• [Task prompt]: Only one span of the listing below is wanted: the lines from the one with "setup_viol = 0" through the one with "(start not counted)", reproduced exactly, both ends kept.

• [Data to process]:
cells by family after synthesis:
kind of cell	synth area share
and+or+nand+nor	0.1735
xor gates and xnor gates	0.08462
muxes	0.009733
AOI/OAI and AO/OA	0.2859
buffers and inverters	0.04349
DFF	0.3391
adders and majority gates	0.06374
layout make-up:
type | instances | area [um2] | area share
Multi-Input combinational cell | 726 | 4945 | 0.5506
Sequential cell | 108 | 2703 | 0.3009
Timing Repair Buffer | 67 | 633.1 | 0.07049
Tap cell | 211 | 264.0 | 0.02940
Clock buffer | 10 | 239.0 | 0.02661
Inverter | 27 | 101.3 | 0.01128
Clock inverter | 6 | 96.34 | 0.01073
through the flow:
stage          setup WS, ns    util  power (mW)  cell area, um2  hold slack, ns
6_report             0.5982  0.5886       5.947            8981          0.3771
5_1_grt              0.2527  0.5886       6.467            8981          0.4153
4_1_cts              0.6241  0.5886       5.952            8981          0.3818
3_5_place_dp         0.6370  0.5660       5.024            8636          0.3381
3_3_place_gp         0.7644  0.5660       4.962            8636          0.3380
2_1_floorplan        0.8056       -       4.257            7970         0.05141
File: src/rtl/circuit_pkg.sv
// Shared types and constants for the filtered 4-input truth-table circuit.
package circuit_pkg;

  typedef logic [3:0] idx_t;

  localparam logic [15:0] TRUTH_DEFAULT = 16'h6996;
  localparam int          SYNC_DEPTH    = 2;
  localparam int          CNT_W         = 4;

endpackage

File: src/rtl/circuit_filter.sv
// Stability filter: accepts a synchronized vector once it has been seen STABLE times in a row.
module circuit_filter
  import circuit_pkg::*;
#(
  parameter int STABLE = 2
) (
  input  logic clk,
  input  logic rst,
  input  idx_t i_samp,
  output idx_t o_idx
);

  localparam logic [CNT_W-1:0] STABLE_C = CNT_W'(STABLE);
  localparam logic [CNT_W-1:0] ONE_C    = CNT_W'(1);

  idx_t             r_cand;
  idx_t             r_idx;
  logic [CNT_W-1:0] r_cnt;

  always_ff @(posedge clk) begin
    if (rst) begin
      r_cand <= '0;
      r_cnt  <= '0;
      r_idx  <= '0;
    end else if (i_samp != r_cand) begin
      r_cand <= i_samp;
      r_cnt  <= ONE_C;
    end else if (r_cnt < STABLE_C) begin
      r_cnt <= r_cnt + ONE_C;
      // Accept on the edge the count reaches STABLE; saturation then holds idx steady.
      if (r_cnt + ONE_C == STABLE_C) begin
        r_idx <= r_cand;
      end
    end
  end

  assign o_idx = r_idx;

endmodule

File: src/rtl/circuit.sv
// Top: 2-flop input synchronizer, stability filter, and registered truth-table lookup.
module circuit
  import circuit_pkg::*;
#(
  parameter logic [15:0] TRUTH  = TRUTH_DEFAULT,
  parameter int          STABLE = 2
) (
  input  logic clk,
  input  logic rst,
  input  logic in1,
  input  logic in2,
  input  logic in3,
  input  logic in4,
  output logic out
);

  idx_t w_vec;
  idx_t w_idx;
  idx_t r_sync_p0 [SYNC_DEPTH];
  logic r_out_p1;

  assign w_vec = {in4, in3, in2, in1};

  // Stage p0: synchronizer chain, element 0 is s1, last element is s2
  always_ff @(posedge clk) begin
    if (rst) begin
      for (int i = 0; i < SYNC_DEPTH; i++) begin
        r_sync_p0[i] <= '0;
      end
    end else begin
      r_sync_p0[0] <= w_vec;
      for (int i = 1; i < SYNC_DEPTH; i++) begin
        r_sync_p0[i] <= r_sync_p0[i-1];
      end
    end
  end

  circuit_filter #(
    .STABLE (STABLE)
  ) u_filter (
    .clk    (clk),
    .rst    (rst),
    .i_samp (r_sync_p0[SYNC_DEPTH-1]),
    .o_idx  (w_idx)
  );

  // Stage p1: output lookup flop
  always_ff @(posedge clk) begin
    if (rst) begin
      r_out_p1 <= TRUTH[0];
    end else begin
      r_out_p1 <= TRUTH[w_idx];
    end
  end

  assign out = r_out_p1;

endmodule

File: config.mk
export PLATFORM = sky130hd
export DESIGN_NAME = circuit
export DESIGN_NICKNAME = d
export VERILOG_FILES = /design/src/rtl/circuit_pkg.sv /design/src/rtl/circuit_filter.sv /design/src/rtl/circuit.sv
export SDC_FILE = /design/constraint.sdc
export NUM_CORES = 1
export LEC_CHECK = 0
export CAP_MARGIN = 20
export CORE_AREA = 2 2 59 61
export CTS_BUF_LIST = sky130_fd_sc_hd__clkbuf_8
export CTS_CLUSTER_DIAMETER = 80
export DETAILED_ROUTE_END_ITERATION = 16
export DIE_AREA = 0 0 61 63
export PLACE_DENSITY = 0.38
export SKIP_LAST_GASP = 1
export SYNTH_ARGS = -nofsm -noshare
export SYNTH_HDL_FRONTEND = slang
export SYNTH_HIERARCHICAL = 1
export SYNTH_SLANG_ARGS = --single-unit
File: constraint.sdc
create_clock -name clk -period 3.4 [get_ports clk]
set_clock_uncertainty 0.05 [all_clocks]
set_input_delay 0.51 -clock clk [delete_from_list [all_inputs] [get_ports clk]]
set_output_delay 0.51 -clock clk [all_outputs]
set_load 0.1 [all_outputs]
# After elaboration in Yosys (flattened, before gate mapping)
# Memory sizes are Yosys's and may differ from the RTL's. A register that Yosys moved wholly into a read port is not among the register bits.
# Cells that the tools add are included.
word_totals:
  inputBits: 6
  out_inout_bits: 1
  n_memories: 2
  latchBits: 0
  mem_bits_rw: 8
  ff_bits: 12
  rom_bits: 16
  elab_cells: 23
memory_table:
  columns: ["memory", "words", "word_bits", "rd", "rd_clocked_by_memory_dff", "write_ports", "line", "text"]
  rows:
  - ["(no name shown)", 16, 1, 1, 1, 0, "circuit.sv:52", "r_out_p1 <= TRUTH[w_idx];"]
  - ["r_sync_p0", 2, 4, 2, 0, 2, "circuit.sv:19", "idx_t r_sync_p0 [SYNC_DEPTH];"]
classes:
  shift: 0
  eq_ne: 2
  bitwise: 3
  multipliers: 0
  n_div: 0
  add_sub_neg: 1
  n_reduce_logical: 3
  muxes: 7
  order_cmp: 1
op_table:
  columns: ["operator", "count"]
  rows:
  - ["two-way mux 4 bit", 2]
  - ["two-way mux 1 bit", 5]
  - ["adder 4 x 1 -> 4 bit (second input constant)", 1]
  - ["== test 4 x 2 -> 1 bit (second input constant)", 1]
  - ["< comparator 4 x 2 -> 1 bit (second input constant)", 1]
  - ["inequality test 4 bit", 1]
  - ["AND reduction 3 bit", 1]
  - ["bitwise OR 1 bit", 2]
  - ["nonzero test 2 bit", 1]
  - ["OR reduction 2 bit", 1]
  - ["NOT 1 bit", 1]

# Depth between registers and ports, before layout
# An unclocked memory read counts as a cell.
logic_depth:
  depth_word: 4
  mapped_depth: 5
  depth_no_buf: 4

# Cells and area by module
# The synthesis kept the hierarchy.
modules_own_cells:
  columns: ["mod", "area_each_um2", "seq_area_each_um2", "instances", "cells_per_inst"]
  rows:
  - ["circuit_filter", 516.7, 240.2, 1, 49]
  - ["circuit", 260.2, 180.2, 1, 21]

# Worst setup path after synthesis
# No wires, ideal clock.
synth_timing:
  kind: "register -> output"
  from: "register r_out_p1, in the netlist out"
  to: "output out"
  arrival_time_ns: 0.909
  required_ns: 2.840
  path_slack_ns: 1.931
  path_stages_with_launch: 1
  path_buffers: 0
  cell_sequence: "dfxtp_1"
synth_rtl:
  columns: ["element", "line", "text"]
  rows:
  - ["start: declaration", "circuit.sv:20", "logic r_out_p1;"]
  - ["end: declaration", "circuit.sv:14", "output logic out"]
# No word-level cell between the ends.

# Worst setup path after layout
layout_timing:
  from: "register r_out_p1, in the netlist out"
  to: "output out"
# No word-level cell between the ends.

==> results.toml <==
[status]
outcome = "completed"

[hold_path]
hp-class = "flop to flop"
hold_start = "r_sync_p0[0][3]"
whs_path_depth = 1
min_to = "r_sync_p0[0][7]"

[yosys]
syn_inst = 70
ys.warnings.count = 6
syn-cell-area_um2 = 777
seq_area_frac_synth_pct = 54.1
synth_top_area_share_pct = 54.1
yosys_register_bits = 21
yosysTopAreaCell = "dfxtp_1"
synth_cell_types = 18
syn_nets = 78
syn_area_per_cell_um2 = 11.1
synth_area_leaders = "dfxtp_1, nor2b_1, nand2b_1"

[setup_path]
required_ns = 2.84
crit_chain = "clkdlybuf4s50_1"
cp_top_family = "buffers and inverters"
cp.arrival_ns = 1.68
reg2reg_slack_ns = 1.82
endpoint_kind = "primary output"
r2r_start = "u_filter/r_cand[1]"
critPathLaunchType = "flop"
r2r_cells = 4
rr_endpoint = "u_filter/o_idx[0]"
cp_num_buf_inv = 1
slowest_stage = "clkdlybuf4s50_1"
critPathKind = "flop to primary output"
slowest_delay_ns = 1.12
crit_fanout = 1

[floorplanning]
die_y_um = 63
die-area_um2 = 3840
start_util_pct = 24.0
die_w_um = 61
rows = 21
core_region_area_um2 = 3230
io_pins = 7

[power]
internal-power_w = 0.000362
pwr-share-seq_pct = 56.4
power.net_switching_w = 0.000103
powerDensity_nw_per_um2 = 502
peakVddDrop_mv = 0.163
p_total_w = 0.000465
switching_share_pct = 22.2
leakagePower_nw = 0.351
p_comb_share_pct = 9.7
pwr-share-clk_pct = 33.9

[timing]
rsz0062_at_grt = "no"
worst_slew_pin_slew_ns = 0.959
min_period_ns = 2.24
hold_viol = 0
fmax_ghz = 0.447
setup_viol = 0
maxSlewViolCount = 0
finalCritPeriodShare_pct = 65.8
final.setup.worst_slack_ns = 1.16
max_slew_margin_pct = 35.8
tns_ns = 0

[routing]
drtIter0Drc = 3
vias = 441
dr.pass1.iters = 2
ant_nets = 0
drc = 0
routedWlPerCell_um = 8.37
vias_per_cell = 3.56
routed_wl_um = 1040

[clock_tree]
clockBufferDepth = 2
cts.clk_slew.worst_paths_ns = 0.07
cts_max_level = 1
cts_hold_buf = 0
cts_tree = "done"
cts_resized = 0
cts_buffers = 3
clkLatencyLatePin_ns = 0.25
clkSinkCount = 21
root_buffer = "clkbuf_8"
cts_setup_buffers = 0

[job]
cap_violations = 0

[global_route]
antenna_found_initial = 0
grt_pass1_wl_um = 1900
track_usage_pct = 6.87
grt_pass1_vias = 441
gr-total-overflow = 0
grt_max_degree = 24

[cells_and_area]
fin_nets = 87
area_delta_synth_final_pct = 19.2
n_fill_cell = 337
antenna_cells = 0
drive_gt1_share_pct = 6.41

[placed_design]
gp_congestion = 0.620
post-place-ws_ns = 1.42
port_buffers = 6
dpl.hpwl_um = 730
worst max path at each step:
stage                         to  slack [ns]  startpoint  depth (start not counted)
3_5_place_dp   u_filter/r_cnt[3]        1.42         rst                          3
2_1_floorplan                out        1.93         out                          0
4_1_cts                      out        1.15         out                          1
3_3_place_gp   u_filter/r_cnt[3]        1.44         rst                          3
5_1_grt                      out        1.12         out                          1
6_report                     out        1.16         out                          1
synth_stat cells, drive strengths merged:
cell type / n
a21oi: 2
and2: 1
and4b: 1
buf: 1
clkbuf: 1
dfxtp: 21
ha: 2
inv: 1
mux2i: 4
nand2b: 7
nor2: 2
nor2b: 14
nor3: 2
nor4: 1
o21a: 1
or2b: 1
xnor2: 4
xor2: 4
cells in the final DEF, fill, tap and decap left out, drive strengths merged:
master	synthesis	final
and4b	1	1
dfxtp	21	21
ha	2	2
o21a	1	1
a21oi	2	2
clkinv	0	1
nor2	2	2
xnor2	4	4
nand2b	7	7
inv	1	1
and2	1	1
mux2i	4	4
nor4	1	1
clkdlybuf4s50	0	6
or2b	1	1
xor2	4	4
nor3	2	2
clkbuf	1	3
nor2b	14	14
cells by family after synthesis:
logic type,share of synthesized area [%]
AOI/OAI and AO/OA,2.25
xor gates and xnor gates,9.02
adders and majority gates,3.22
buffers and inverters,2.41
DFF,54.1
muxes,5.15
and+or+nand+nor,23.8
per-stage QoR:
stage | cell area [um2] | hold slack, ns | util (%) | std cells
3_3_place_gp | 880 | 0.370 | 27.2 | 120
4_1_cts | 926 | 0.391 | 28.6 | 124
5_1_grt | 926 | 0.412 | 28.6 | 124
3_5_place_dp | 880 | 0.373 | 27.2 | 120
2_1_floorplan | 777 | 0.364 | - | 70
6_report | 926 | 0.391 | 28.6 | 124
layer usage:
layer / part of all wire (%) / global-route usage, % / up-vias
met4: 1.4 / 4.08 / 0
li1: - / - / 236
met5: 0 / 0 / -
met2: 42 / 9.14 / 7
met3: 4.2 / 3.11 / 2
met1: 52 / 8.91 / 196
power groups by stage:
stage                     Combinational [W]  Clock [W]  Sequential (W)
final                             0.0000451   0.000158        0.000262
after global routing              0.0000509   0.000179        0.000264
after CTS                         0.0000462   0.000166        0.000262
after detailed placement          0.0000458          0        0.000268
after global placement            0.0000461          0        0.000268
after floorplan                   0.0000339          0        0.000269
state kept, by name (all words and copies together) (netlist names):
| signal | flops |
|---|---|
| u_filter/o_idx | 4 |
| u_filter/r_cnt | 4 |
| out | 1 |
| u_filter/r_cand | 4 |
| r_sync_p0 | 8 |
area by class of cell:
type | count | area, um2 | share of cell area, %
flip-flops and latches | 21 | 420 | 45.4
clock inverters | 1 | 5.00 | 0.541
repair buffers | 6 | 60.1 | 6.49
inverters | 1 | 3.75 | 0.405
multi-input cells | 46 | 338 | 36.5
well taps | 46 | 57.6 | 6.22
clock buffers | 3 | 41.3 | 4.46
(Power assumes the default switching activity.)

• [Answer for this exercise]:
setup_viol = 0
maxSlewViolCount = 0
finalCritPeriodShare_pct = 65.8
final.setup.worst_slack_ns = 1.16
max_slew_margin_pct = 35.8
tns_ns = 0

[routing]
drtIter0Drc = 3
vias = 441
dr.pass1.iters = 2
ant_nets = 0
drc = 0
routedWlPerCell_um = 8.37
vias_per_cell = 3.56
routed_wl_um = 1040

[clock_tree]
clockBufferDepth = 2
cts.clk_slew.worst_paths_ns = 0.07
cts_max_level = 1
cts_hold_buf = 0
cts_tree = "done"
cts_resized = 0
cts_buffers = 3
clkLatencyLatePin_ns = 0.25
clkSinkCount = 21
root_buffer = "clkbuf_8"
cts_setup_buffers = 0

[job]
cap_violations = 0

[global_route]
antenna_found_initial = 0
grt_pass1_wl_um = 1900
track_usage_pct = 6.87
grt_pass1_vias = 441
gr-total-overflow = 0
grt_max_degree = 24

[cells_and_area]
fin_nets = 87
area_delta_synth_final_pct = 19.2
n_fill_cell = 337
antenna_cells = 0
drive_gt1_share_pct = 6.41

[placed_design]
gp_congestion = 0.620
post-place-ws_ns = 1.42
port_buffers = 6
dpl.hpwl_um = 730
worst max path at each step:
stage                         to  slack [ns]  startpoint  depth (start not counted)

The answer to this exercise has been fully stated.